The problem
Repeat exactly the lines from the start of the records below through the line that contains "3_3_place_gp: u_core.x_q[9] /", including both.

(Saved entries)
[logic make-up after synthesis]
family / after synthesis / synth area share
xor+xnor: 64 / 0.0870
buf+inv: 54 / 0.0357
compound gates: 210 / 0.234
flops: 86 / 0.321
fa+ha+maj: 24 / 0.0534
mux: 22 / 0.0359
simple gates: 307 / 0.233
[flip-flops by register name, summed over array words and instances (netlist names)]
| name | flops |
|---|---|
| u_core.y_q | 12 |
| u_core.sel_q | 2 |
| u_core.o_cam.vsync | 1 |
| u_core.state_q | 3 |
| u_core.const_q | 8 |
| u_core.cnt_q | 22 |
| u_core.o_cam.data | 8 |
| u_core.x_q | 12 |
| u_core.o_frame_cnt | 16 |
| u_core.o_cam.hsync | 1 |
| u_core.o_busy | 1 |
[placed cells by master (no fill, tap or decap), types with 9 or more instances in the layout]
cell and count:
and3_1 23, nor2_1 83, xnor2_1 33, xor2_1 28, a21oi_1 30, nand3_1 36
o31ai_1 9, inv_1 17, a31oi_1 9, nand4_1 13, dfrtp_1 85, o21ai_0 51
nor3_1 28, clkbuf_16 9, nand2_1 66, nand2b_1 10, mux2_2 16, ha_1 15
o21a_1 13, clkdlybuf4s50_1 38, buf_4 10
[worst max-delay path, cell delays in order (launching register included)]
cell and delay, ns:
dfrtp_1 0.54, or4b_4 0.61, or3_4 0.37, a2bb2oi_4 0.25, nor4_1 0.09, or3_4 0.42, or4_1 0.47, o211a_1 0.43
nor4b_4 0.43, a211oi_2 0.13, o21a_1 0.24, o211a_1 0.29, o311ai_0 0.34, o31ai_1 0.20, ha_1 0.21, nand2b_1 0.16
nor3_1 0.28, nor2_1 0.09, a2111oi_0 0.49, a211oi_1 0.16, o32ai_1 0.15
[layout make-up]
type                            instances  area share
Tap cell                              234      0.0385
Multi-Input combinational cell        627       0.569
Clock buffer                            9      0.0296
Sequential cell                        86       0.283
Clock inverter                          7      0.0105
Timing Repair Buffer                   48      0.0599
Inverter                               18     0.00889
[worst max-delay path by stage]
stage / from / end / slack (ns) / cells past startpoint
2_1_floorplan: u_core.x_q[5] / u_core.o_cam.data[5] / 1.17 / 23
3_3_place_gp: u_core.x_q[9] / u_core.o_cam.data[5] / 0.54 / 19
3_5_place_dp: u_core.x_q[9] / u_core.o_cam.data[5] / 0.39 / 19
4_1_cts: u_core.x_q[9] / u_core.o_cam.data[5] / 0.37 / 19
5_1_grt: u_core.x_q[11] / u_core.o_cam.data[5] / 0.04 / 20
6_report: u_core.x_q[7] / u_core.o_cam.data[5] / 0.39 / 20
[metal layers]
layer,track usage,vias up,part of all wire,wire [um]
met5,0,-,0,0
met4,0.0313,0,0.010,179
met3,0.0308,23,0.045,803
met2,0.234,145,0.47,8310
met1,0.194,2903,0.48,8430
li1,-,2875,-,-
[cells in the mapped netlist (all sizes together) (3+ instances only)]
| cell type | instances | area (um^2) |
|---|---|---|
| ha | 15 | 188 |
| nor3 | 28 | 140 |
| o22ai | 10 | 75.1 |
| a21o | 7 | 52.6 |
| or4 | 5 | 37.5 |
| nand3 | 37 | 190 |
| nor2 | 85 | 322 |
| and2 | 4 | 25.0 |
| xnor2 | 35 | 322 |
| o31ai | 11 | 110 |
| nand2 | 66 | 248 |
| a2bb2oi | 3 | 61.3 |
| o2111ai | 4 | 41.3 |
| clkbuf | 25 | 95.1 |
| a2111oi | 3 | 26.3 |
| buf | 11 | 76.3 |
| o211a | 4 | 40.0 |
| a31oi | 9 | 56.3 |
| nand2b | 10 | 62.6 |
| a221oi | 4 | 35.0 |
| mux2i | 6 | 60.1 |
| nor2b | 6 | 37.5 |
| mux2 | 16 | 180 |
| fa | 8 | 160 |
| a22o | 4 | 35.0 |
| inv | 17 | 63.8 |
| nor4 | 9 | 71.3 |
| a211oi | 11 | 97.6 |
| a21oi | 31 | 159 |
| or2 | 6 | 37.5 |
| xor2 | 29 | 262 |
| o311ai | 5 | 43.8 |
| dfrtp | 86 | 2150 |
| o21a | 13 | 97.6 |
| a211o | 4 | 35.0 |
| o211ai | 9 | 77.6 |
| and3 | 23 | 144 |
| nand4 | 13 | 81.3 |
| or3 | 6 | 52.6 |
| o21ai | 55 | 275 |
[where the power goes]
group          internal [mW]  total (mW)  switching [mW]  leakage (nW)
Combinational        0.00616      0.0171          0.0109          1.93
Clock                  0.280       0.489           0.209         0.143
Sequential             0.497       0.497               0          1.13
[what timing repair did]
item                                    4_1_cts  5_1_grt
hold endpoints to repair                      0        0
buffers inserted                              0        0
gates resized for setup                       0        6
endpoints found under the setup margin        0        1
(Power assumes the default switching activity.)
$ cat src/rtl/keypad_pkg.sv
// keypad_pkg: shared types and constants for the 4x4 matrix keypad scanner.
//   state_t        scanner FSM states
//   KeyMap         hex code per [row][col] position
//   Col0..Col3     one-hot column drive values
//   onehot_to_idx  index of the lowest set bit of a 4-bit vector
package keypad_pkg;

  typedef enum logic [1:0] {
    StScan,
    StDebounce,
    StHeld,
    StRelease
  } state_t;

  // Indexed as KeyMap[row][col].
  localparam logic [3:0] KeyMap [4][4] = '{
    '{4'h1, 4'h2, 4'h3, 4'hA},
    '{4'h4, 4'h5, 4'h6, 4'hB},
    '{4'h7, 4'h8, 4'h9, 4'hC},
    '{4'hE, 4'h0, 4'hF, 4'hD}
  };

  localparam logic [3:0] Col0 = 4'b0001;
  localparam logic [3:0] Col1 = 4'b0010;
  localparam logic [3:0] Col2 = 4'b0100;
  localparam logic [3:0] Col3 = 4'b1000;

  // Lowest set bit wins, so the same helper also picks the row when several are active.
  function automatic logic [1:0] onehot_to_idx(input logic [3:0] vec);
    logic [1:0] idx;
    idx = 2'd0;
    for (int i = 3; i >= 0; i--) begin
      if (vec[i]) idx = 2'(i);
    end
    return idx;
  endfunction

endpackage

$ cat src/rtl/keypad_sync.sv
// keypad_sync: parameterized-width two-flop synchronizer.
//   clk_i   destination clock
//   rst_ni  asynchronous active-low reset, flops clear to 0
//   d_i     asynchronous input bits
//   q_o     synchronized output, two clk_i cycles of latency
module keypad_sync #(
  parameter int unsigned Width = 4
) (
  input  logic             clk_i,
  input  logic             rst_ni,
  input  logic [Width-1:0] d_i,
  output logic [Width-1:0] q_o
);

  logic [Width-1:0] sync1_d, sync1_q;
  logic [Width-1:0] sync2_d, sync2_q;

  always_comb begin
    sync1_d = d_i;
    sync2_d = sync1_q;
  end

  always_ff @(posedge clk_i or negedge rst_ni) begin
    if (!rst_ni) begin
      sync1_q <= '0;
      sync2_q <= '0;
    end else begin
      sync1_q <= sync1_d;
      sync2_q <= sync2_d;
    end
  end

  assign q_o = sync2_q;

endmodule

$ cat src/rtl/keypad_scanner.sv
// keypad_scanner: column-scan FSM for a 4x4 matrix keypad with press/release debounce.
//   clk        system clock
//   reset      asynchronous active-low reset (release expected synchronous to clk)
//   row_keys   raw active-high rows, asynchronous to clk
//   col_keys   one-hot active-high column drive
//   key_code   hex code of the last accepted key, held until the next accept
//   key_valid  one-cycle strobe marking a newly valid key_code
//   key_held   high from accept until release debounce completes
// Optional feature: define KEYPAD_REPEAT_EN to re-strobe key_valid every REPEAT_CYC cycles
// while a key stays held.
module keypad_scanner
  import keypad_pkg::*;
#(
  parameter int unsigned SCAN_DIV     = 4800,
  parameter int unsigned DEBOUNCE_CYC = 48000,
  parameter int unsigned REPEAT_CYC   = 480000
) (
  input  logic       clk,
  input  logic       reset,
  input  logic [3:0] row_keys,
  output logic [3:0] col_keys,
  output logic [3:0] key_code,
  output logic       key_valid,
  output logic       key_held
);

  localparam int unsigned CntMax = (SCAN_DIV > DEBOUNCE_CYC) ? SCAN_DIV : DEBOUNCE_CYC;
  localparam int unsigned CntW   = $clog2(CntMax + 1);
  typedef logic [CntW-1:0] cnt_t;
  localparam cnt_t ScanLast = cnt_t'(SCAN_DIV - 1);
  localparam cnt_t DebLast  = cnt_t'(DEBOUNCE_CYC - 1);
  // Rows need two cycles through the synchronizer after a column change before they are valid.
  localparam cnt_t SettleCnt = cnt_t'(2);

  state_t     state_d, state_q;
  cnt_t       cnt_d, cnt_q;
  logic [3:0] col_d, col_q;
  logic [1:0] row_idx_d, row_idx_q;
  logic [3:0] key_code_d, key_code_q;
  logic       key_valid_d, key_valid_q;
  logic       key_held_d, key_held_q;

  logic [3:0] row_s;
  logic       row_hit;
  logic       col_ok;
  logic [3:0] col_next;

  keypad_sync #(
    .Width(4)
  ) u_sync (
    .clk_i (clk),
    .rst_ni(reset),
    .d_i   (row_keys),
    .q_o   (row_s)
  );

  assign row_hit  = row_s[row_idx_q];
  assign col_ok   = col_q inside {Col0, Col1, Col2, Col3};
  assign col_next = col_ok ? {col_q[2:0], col_q[3]} : Col0;

`ifdef KEYPAD_REPEAT_EN
  localparam int unsigned RepW = $clog2(REPEAT_CYC);
  typedef logic [RepW-1:0] rep_t;
  localparam rep_t RepLast = rep_t'(REPEAT_CYC - 1);

  rep_t rep_d, rep_q;

  always_ff @(posedge clk or negedge reset) begin
    if (!reset) begin
      rep_q <= '0;
    end else begin
      rep_q <= rep_d;
    end
  end
`else
  logic unused_repeat_cyc;
  assign unused_repeat_cyc = ^REPEAT_CYC;
`endif

  always_comb begin
    state_d     = state_q;
    cnt_d       = cnt_q;
    col_d       = col_q;
    row_idx_d   = row_idx_q;
    key_code_d  = key_code_q;
    key_valid_d = 1'b0;
    key_held_d  = key_held_q;
`ifdef KEYPAD_REPEAT_EN
    // Cleared everywhere except while counting in HELD, which covers HELD entry and RELEASE.
    rep_d = '0;
`endif

    unique case (state_q)
      StScan: begin
        if (row_s != 4'b0000 && cnt_q >= SettleCnt) begin
          row_idx_d = onehot_to_idx(row_s);
          cnt_d     = '0;
          state_d   = StDebounce;
        end else if (cnt_q >= ScanLast) begin
          cnt_d = '0;
          col_d = col_next;
        end else begin
          cnt_d = cnt_q + cnt_t'(1);
        end
      end

      StDebounce: begin
        if (!row_hit) begin
          cnt_d   = '0;
          col_d   = col_next;
          state_d = StScan;
        end else if (cnt_q >= DebLast) begin
          key_code_d  = KeyMap[row_idx_q][onehot_to_idx(col_q)];
          key_valid_d = 1'b1;
          key_held_d  = 1'b1;
          cnt_d       = '0;
          state_d     = StHeld;
        end else begin
          cnt_d = cnt_q + cnt_t'(1);
        end
      end

      StHeld: begin
        if (!row_hit) begin
          cnt_d   = '0;
          state_d = StRelease;
        end else begin
`ifdef KEYPAD_REPEAT_EN
          if (rep_q >= RepLast) begin
            key_valid_d = 1'b1;
          end else begin
            rep_d = rep_q + rep_t'(1);
          end
`endif
        end
      end

      StRelease: begin
        if (row_hit) begin
          // Glitch during release: back to HELD without a new strobe.
          cnt_d   = '0;
          state_d = StHeld;
        end else if (cnt_q >= DebLast) begin
          key_held_d = 1'b0;
          cnt_d      = '0;
          col_d      = col_next;
          state_d    = StScan;
        end else begin
          cnt_d = cnt_q + cnt_t'(1);
        end
      end

      default: begin
        cnt_d   = '0;
        state_d = StScan;
      end
    endcase

    // A corrupted column drive recovers to column 0 regardless of state.
    if (!col_ok) col_d = Col0;
  end

  always_ff @(posedge clk or negedge reset) begin
    if (!reset) begin
      state_q     <= StScan;
      cnt_q       <= '0;
      col_q       <= Col0;
      row_idx_q   <= '0;
      key_code_q  <= '0;
      key_valid_q <= 1'b0;
      key_held_q  <= 1'b0;
    end else begin
      state_q     <= state_d;
      cnt_q       <= cnt_d;
      col_q       <= col_d;
      row_idx_q   <= row_idx_d;
      key_code_q  <= key_code_d;
      key_valid_q <= key_valid_d;
      key_held_q  <= key_held_d;
    end
  end

  assign col_keys  = col_q;
  assign key_code  = key_code_q;
  assign key_valid = key_valid_q;
  assign key_held  = key_held_q;

endmodule

$ cat config.mk
export PLATFORM = sky130hd
export DESIGN_NAME = keypad_scanner
export DESIGN_NICKNAME = d
export VERILOG_FILES = /design/src/rtl/keypad_pkg.sv /design/src/rtl/keypad_sync.sv /design/src/rtl/keypad_scanner.sv
export SDC_FILE = /design/constraint.sdc
export NUM_CORES = 1
export LEC_CHECK = 0
export BUFFER_PORTS_ARGS = -buffer_cell sky130_fd_sc_hd__buf_2
export CORE_MARGIN = 3
export CORE_UTILIZATION = 50
export DETAILED_ROUTE_END_ITERATION = 16
export PLACE_DENSITY = 0.68
export RECOVER_POWER = 25
export SETUP_SLACK_MARGIN = 0.2
export SLEW_MARGIN = 10
export SYNTH_ARGS = -nofsm -noshare
export SYNTH_HDL_FRONTEND = slang
export SYNTH_HIERARCHICAL = 1
export SYNTH_SLANG_ARGS = --single-unit
$ cat constraint.sdc
create_clock -name clk -period 5.69 [get_ports clk]
set_input_delay 0.569 -clock clk [delete_from_list [all_inputs] [get_ports clk]]
set_output_delay 0.569 -clock clk [all_outputs]
set_load 0.03 [all_outputs]
### Word level (Yosys, flattened, before mapping)

Index checks and enable logic that the tools add are counted.

| word-level totals | value |
|---|---|
| bits in registers | 38 |
| output and inout port bits | 10 |
| logic and storage cells | 97 |

| cells by class | value |
|---|---|
| $add $sub $neg | 1 |
| magnitude comparators | 6 |
| equal/unequal tests | 21 |
| mux-type cells | 48 |
| bitwise operators | 2 |
| reductions and logical operators | 10 |

Operators with widths:

| kind | count |
|---|---|
| $mux W16 | 8 |
| $pmux W16 S4 | 1 |
| $mux W2 | 17 |
| $bmux W16 S2 | 1 |
| $mux W4 | 8 |
| $ne A3 B3 Y1 const B | 7 |
| $add A16 B1 Y16 const B | 1 |
| $ge A16 B13 Y1 const B | 1 |
| $ge A16 B16 Y1 const B | 1 |
| $ge A16 B2 Y1 const B | 1 |
| $ne A2 B2 Y1 const B | 6 |
| $pmux W4 S3 | 1 |
| $bmux W4 S2 | 1 |
| $mux W1 | 8 |
| $pmux W2 S4 | 1 |
| $reduce_bool A4 Y1 | 2 |
| $ge A3 B3 Y1 const B | 2 |
| $not A2 Y3 | 2 |
| $reduce_and A6 Y1 | 1 |
| $reduce_and A5 Y1 | 1 |
| $eq A2 B2 Y1 const B | 2 |
| $eq A4 B1 Y1 const B | 1 |
| $eq A4 B2 Y1 const B | 1 |
| $eq A4 B3 Y1 const B | 1 |
| other kinds (12) | 12 |

### Logic depth before layout (Yosys ltp)

| logic depth | value |
|---|---|
| depth after elaboration | 11 |
| mapped depth | 8 |

### Modules after synthesis

The synthesis kept the hierarchy.

Modules (own cells, without submodules):

| module | instances | cells an instance | area an instance (sq um) | seq. area each (sq um) |
|---|---|---|---|---|
| keypad_scanner | 1 | 201 | 1,844.3 | 752.0 |
| keypad_sync | 1 | 8 | 200.2 | 200.2 |

### Least setup slack after synthesis

No wires, ideal clock.

| timing path | value |
|---|---|
| path type | register -> register |
| start | register cnt_q[1] |
| end | register key_code_q[0] (netlist: key_code[0]) |
| arrival time | 2,020 ps |
| slack | 3,545 ps |
| stages on the path, launching flop included | 9 |
| buffers on the path | 1 |
| clock period less this slack | 2,145 ps |
| path through | dfrtp_1 ha_1 and3_1 a41oi_1 o21ai_2 and2_4 and3_1 buf_4 mux2_2 |

| on the way | value |
|---|---|
| longest elaborated chain between the ends | 2 |

Ends and longest elaborated chain:

| element | RTL line | RTL |
|---|---|---|
| from (decl) | keypad_scanner.sv:36 | `cnt_t cnt_d, cnt_q;` |
| from (signal assigned) | keypad_scanner.sv:174 | `cnt_q <= cnt_d;` |
| $ge A16 B16 Y1 | keypad_scanner.sv:112 | `end else if (cnt_q >= DebLast) begin` |
| $reduce_and A3 Y1 (no line) | n/a |  |
| to (signal assigned) | keypad_scanner.sv:177 | `key_code_q <= key_code_d;` |
| to (decl) | keypad_scanner.sv:39 | `logic [3:0] key_code_d, key_code_q;` |

Every way passes these cells.
A chain may end at the register's enable or synchronous reset.

### Final worst setup path

| timing path | value |
|---|---|
| start | register cnt_q[1] |
| end | register key_code_q[2] (netlist: key_code[2]) |

Same word-level chain as after synthesis.

==> out/results.tsv <==
metric	value	unit
fin_cells	267	
tns	0	ns
rsz0062_at_grt	no	
grt_pass1_wl	7380	um
synth_edf_count	0	
power_density	402	mW/mm2
ys_ff_latch	38	
p_int	584	uW
ys_top_cells_by_area	dfrtp_1 45%, nand2_1 4.0%, nor2_1 4.0%	
hold_viol_final	0	
post-route-util	59.1	%
viasPerCell	5.94	
syn-num-nets	217	
postLayoutCellArea	0.00225	mm2
period_share	42.0	%
p_sw	319	uW
syn-cell-area	0.00204	mm2
fill_cells	321	
cts_hold_buffers	0	
post_dp_cell_area	0.00211	mm2
crit_type	reg -> reg	
antenna_found_initial	0	
clock_sinks	38	
globalplace.congestion	0.846	
synthArstFlopShare	100	%
start_util	53.8	%
cp_top_family	simple AND/OR/NAND/NOR gates	
relSlewSlack	-32.7	%
p_seq_share	39.8	%
die-width	69.9	um
final-max-slew-violation-count	39	
dpl.hpwl	2990	um
grt_usage	18.5	%
rows	22	
wl_per_cell	15.5	um
critPathArrivalTime	2.57	ns
cts_tree	done	
violations	capacitance limit, slew limit	
peakVddDrop	0.254	mV
numCtsBuffers	5	
drtIter0Drc	136	
overflow	0	
ioPinCount	16	
cts_max_level	2	
avgSynthCellArea	9.78	um2
cpPeakStageDelay	0.42	ns
p_leak	0.00103	uW
portBuffers	15	
cts_buffer_depth	2	
critPathCaptureType	register	
drive_above_1_share	18.3	%
min_period	2.39	ns
crit_chain	ha_1 -> and3_1 -> a41oi_1 -> o21ai_2 -> and2_4 -> and3_1 -> mux2_2	
worstSetupStartpointType	register	
die-area	0.00489	mm2
synth_cell_types	55	
drc	0	
tightest_slew	1.99	ns
grt_max_degree	39	
cts_resized	0	
num-nets-final	226	
netlist.area_leader.share	45.3	%
postCtsSetupBuffers	0	
critical_path_buf_inv_count	0	
ys.flop_type	dfrtp_1	
cap_viol_max_count	1	
clkTransAtPathRegs	0.07	ns
dp_cells	259	
clock_latency	0.30	ns
antenna_left	0	
die-height	69.9	um
pwr-share-clk	30.7	%
slowest_stage	dfrtp_1	
setup_viol	0	
num_vias	1585	
grt_pass1_vias	1589	
status	complete, but fails checks	
syn_to_final_growth	9.85	%
firstDrtPassIters	4	
yosysSeqAreaShare	46.6	%
synthCells	209	
cts_root_buf	clkbuf_8	
fmax	419	MHz
wirelength	4150	um
cp_common_cell	and3_1	
ys.warnings.count	6	
critical_path_required	5.87	ns
hp-class	reg -> reg	
p_sw_share	35.3	%
path_max_fanout	8	
core	0.00380	mm2
fin_skew	0.00663	ns
synth_area_leader_cell	dfrtp_1	
antenna_cells	0	
timing.hold.ws	0.355	ns
comb_power_share	29.5	%
[layout by cell type (no fill, tap or decap), types with 2 or more instances in the layout]
cell,n
dfrtp_1,37
nand2_1,22
nor2_1,22
buf_2,14
a21oi_1,9
o21ai_0,9
nor3_1,7
and3_1,6
xor2_1,6
nand3_1,5
nor2b_1,5
xnor2_1,5
clkbuf_8,5
inv_1,4
nand4_1,4
mux2_2,4
o21ai_2,3
nor4_1,3
mux2i_1,3
a41oi_1,2
o31a_1,2
a31oi_1,2
o211ai_1,2
nand3b_1,2
nand2b_1,2
a32o_1,2
o21a_1,2
ha_1,2
bufinv_16,2
[cell families after synthesis]
logic type,Yosys count,synth area share [%]
AOI/OAI and AO/OA,45,16.5
xor gates and xnor gates,11,4.71
adders and majority gates,2,1.22
buffers and inverters,17,4.16
DFF,38,46.6
muxes,8,4.77
and+or+nand+nor,88,22.0
[synthesized netlist by cell type (2+ instances only)]
cell type and instances:
xor2_1 6, nand2_1 22, mux2i_1 3, nand4_1 4, a41oi_1 2, o21ai_0 9
nor2_1 22, o21ai_2 3, o31a_1 2, a31oi_1 2, o21a_1 2, a32o_1 2
clkbuf_1 8, a21oi_1 9, inv_1 4, buf_6 2, o211ai_1 2, nand2b_1 2
xnor2_1 5, dfrtp_1 37, ha_1 2, nor3_1 7, mux2_2 4, nand3b_1 2
and3_1 6, nor2b_1 5, nor4_1 3, nand3_1 5
[metal layers]
metal | GRT usage (%) | up-vias | wire [um]
li1 | - | 767 | -
met1 | 24.5 | 776 | 1890
met2 | 29.1 | 35 | 1990
met3 | 4.60 | 7 | 190
met4 | 7.66 | 0 | 76
met5 | 0 | - | 0
[cell type report]
cell class                 instances  area, um2  area share, %
multi-input combinational        154       1010           44.8
sequential                        38        952           42.4
timing repair buffer              15       73.8           3.29
clock buffer                       5       68.8           3.06
clock inverter                     3       68.8           3.06
tap                               48       60.1           2.67
inverter                           4       15.0          0.669
[power groups by stage]
stage / logic [uW] / registers (uW) / clock network, uW
3_3_place_gp: 257 / 359 / 0
3_5_place_dp: 265 / 363 / 0
6_report: 266 / 359 / 278
5_1_grt: 298 / 366 / 296
4_1_cts: 268 / 357 / 285
2_1_floorplan: 234 / 334 / 0
[through the flow]
| step | total power, uW | setup slack [ns] |
|---|---|---|
| floorplan | 569 | 3.55 |
| global placement | 616 | 3.44 |
| detailed placement | 628 | 3.31 |
| CTS | 911 | 3.31 |
| global route | 960 | 3.15 |
| finish | 903 | 3.30 |
[sequential cells by signal (all words and copies together) (netlist names), named ones only]
signal and flops:
state_q 1, col_keys 4, row_idx_q 2, key_valid 1, key_code 4, key_held 1, u_sync/sync1_q 4, cnt_q 16
u_sync/q_o 4
[worst paths after layout]
check	slack [ns]	end	cells after the start	from
min in group asynchronous	0.83	key_held$_DFFE_PN0P_	1	reset
hold / removal	0.35	u_sync/q_o[0]$_DFF_PN0_	0	u_sync/sync1_q[0]$_DFF_PN0_
setup reg to reg	3.30	key_code[2]$_DFFE_PN0P_	7	cnt_q[1]$_DFFE_PN0P_
setup / recovery	3.30	key_code[2]$_DFFE_PN0P_	7	cnt_q[1]$_DFFE_PN0P_
hold reg to reg	0.35	u_sync/q_o[0]$_DFF_PN0_	0	u_sync/sync1_q[0]$_DFF_PN0_
max in group asynchronous	3.72	u_sync/sync1_q[3]$_DFF_PN0_	1	reset
Note: power is estimated with default switching activity, not from simulation.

Written reply
[logic make-up after synthesis]
family / after synthesis / synth area share
xor+xnor: 64 / 0.0870
buf+inv: 54 / 0.0357
compound gates: 210 / 0.234
flops: 86 / 0.321
fa+ha+maj: 24 / 0.0534
mux: 22 / 0.0359
simple gates: 307 / 0.233
[flip-flops by register name, summed over array words and instances (netlist names)]
| name | flops |
|---|---|
| u_core.y_q | 12 |
| u_core.sel_q | 2 |
| u_core.o_cam.vsync | 1 |
| u_core.state_q | 3 |
| u_core.const_q | 8 |
| u_core.cnt_q | 22 |
| u_core.o_cam.data | 8 |
| u_core.x_q | 12 |
| u_core.o_frame_cnt | 16 |
| u_core.o_cam.hsync | 1 |
| u_core.o_busy | 1 |
[placed cells by master (no fill, tap or decap), types with 9 or more instances in the layout]
cell and count:
and3_1 23, nor2_1 83, xnor2_1 33, xor2_1 28, a21oi_1 30, nand3_1 36
o31ai_1 9, inv_1 17, a31oi_1 9, nand4_1 13, dfrtp_1 85, o21ai_0 51
nor3_1 28, clkbuf_16 9, nand2_1 66, nand2b_1 10, mux2_2 16, ha_1 15
o21a_1 13, clkdlybuf4s50_1 38, buf_4 10
[worst max-delay path, cell delays in order (launching register included)]
cell and delay, ns:
dfrtp_1 0.54, or4b_4 0.61, or3_4 0.37, a2bb2oi_4 0.25, nor4_1 0.09, or3_4 0.42, or4_1 0.47, o211a_1 0.43
nor4b_4 0.43, a211oi_2 0.13, o21a_1 0.24, o211a_1 0.29, o311ai_0 0.34, o31ai_1 0.20, ha_1 0.21, nand2b_1 0.16
nor3_1 0.28, nor2_1 0.09, a2111oi_0 0.49, a211oi_1 0.16, o32ai_1 0.15
[layout make-up]
type                            instances  area share
Tap cell                              234      0.0385
Multi-Input combinational cell        627       0.569
Clock buffer                            9      0.0296
Sequential cell                        86       0.283
Clock inverter                          7      0.0105
Timing Repair Buffer                   48      0.0599
Inverter                               18     0.00889
[worst max-delay path by stage]
stage / from / end / slack (ns) / cells past startpoint
2_1_floorplan: u_core.x_q[5] / u_core.o_cam.data[5] / 1.17 / 23
3_3_place_gp: u_core.x_q[9] / u_core.o_cam.data[5] / 0.54 / 19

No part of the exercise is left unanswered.